Researchers have revealed how Ebola virus blocks and disables the body's natural immune response - paving the way for developing a drug to treat the deadly disease that has killed over 1,000 people in West Africa till date.
“We have known for a long time that infection with Ebola obstructs an important immune compound called interferon. Now we know how Ebola does this and that can guide the development of new treatments,” said Gaya Amarasinghe from Washington University's school of medicine.
The team, along with investigators from the Icahn School of Medicine at Mount Sinai University and University of Texas' Southwestern Medical Center at Dallas, show how the Ebola protein VP24 disrupts the cell's innate immune response - a crucial early step on the virus's path to causing deadly disease.

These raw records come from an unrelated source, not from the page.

Context: an optimization exercise on an open-source flow, tuned for small area, a short achievable clock period and few clock cycles per item. The choices shown serve that exercise and are no tape-out recipe.
At most, simulation tests tie the RTL to the original design; equivalence was not proved.
Power and IR drop assume default switching activity.

Design audio_peak_level_meter, start of the top module:
module audio_peak_level_meter (
  input  logic        clk,
  input  logic        rst,
  input  logic        cfg_write,
  input  logic [1:0]  cfg_index,
  input  logic [5:0]  cfg_data,
  input  logic        in_valid,
  output logic        in_stall,
  input  logic [7:0]  data_byte,
  input  logic        buffer_end,
  output logic        out_valid,
  input  logic        out_stall,
  output logic [17:0] level_q16,
  output logic [31:0] peak_value
);
clock: 9.0 ns
lec_check: 0
cap_margin: 20
core_margin: 2
core_utilization: 40
slew_margin: 20
run.sh (not shown) runs the stock make flow with config.mk's settings and CLKGATE_MAP_FILE= SYNTH_SCRIPT=/design/flow/synth_recipe.tcl, a recipe that flattens the netlist after the stock synthesis.
Change:
SETUP_SLACK_MARGIN = 5   (was unset)
=> The new run went through all stages and came out clean. Combinational power climbs by 87%. Synthesized cell count does not change. Clock power drops by about 2%. Utilization climbs by 14 points.
Change:
SETUP_SLACK_MARGIN = 4   (was 5)
The new run finished with timing, DRC and antenna clean.
Via count goes down by 15%.
Design area goes down by 21%.
Core utilization goes down by 13 points.
Count of clock-buffer cells in the layout goes down by 3.
Worst setup slack is worse by 0.43 ns.
No functional check of the RTL was part of any run of this note.


## run A
audio_peak_level_meter, a different RTL version from the one above (not shown whole).
Size: about 1,000 cells after synthesis, roughly 160 flip-flops, about 0.0096 mm² of cells after synthesis.
export LEC_CHECK = 0
export CAP_MARGIN = 20
export CORE_MARGIN = 2
export CORE_UTILIZATION = 40
export CTS_BUF_LIST = sky130_fd_sc_hd__clkbuf_8
export CTS_CLUSTER_SIZE = 50
export SETUP_SLACK_MARGIN = 5
export SLEW_MARGIN = 20
create_clock -name core_clock -period 9.0 [get_ports {clk}]
Testbench counts of run A, summed over its fixed seeds: cycles 44,753, bytes 43,768.
Edits applied to the flow inputs when going from run A to run B:
Settings: CTS_CLUSTER_SIZE changed from 50 to 30.
==> flow/flow/run.sh (new file) <==
#!/bin/bash
# Standard layout, with the port buffers made of the smallest buffer cell.
cp standard.sh standard_sh.txt
export BUFFER_PORTS_ARGS="-buffer_cell sky130_fd_sc_hd__buf_1"
bash standard.sh finish SETUP_SLACK_MARGIN=6 > standard.log 2>&1
==> flow/standard.sh (new file) <==
#!/bin/bash
# synth_recipe.tcl (not shown) runs the flow's synth.tcl, then flattens the netlist and writes it again
# the make line also repeats each setting of config.mk as NAME=value (left out here)
make -C /OpenROAD-flow-scripts/flow DESIGN_CONFIG=/design/flow/config.mk WORK_HOME=/design/flow/orfs CLKGATE_MAP_FILE= SYNTH_SCRIPT=/design/flow/synth_recipe.tcl "${@:-finish}"
removed: flow/run.sh
## What came out
- Diff run A -> run B: worst hold slack saw little to no change, power consumption picked up an extra 0.017 mW, aggregate global-route resource usage went up by 1.8 points.
Input-level comparison between run C and run B:
Settings: CTS_BUF_LIST: sky130_fd_sc_hd__clkbuf_8 -> unset; CTS_CLUSTER_SIZE: 30 -> unset.
==> flow/run.sh (new file) <==
#!/bin/bash
# synth_recipe.tcl (not shown) runs the flow's synth.tcl, then flattens the netlist and writes it again
# the make line also repeats each setting of config.mk as NAME=value (left out here)
make -C /OpenROAD-flow-scripts/flow DESIGN_CONFIG=/design/flow/config.mk WORK_HOME=/design/flow/orfs CLKGATE_MAP_FILE= SYNTH_SCRIPT=/design/flow/synth_recipe.tcl finish
removed: flow/flow/run.sh
removed: flow/standard.sh
Findings:
Run B has a higher detailed-route wire length than run C.
Relative to run B, the finished layout cell area measured on run C has decreased by a few percent.
The logic gate share of total power of run C is lower than that of run B.
[compare] base=run B new=run C: area after synthesis shows no meaningful change, maximum frequency shows a reduction of 0.033 GHz.
> inputs changed (run C -> run D)
Settings: CTS_BUF_LIST: unset -> sky130_fd_sc_hd__clkbuf_8; CTS_CLUSTER_SIZE: unset -> 30.
--- outcome ---
- NOTE total net switching power run C->run D decreased by a few percent
- Share of the final layout cell area in multi-input gates: run D vs run C up 0.71 points
- Compared run D against run C; cell count within noise.
- Run D against run C: clock network fraction of total power moved down, fmax decreased by 0.0031 GHz relative to the old numbers, number of nets in the layout about even.
For run E, these inputs were changed with respect to run D:
Settings: PLACE_DENSITY newly set to 0.75; CTS_CLUSTER_SIZE removed (was 30); CTS_BUF_LIST removed (was sky130_fd_sc_hd__clkbuf_8); CORE_UTILIZATION changed from 40 to 65.
==> results.txt <==
- Run E: no failed stages, no open violations at the end
- In run E relative to run D, number of non-clock buffers in the layout had gone down by a few percent.
- From run D to run E the numbers moved as follows: final cell utilization of the core moved up, number of optimization iterations in the first detailed-route pass moved up, footprint of the multi-input gates moved down, portion of total power attributed to the clock network moved up.
- Run D and run E ended up with roughly the same area growth from synthesis to layout.
- Looking at clock network latency to the later pin of the worst-skew pair, run E sits 0.04 ns lower than run D does.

One of the key reasons that Ebola virus is so deadly is because it disrupts the body's immune response to the infection.
“Figuring out how VP24 promotes this disruption will suggest new ways to defeat the virus,” added Chris Basler of the Icahn School of Medicine at Mount Sinai.
According to researchers, VP24 works by preventing the transcription factor STAT1, which carries interferon's antiviral message, from entering the nucleus and initiating an immune response.
The Ebola outbreak in West Africa has brought a lot of attention to the deadly virus.
According to the World Health Organisation (WHO), up to 90 percent of those infected with Ebola die from the virus.
The paper appeared in the journal Cell Host & Microbe.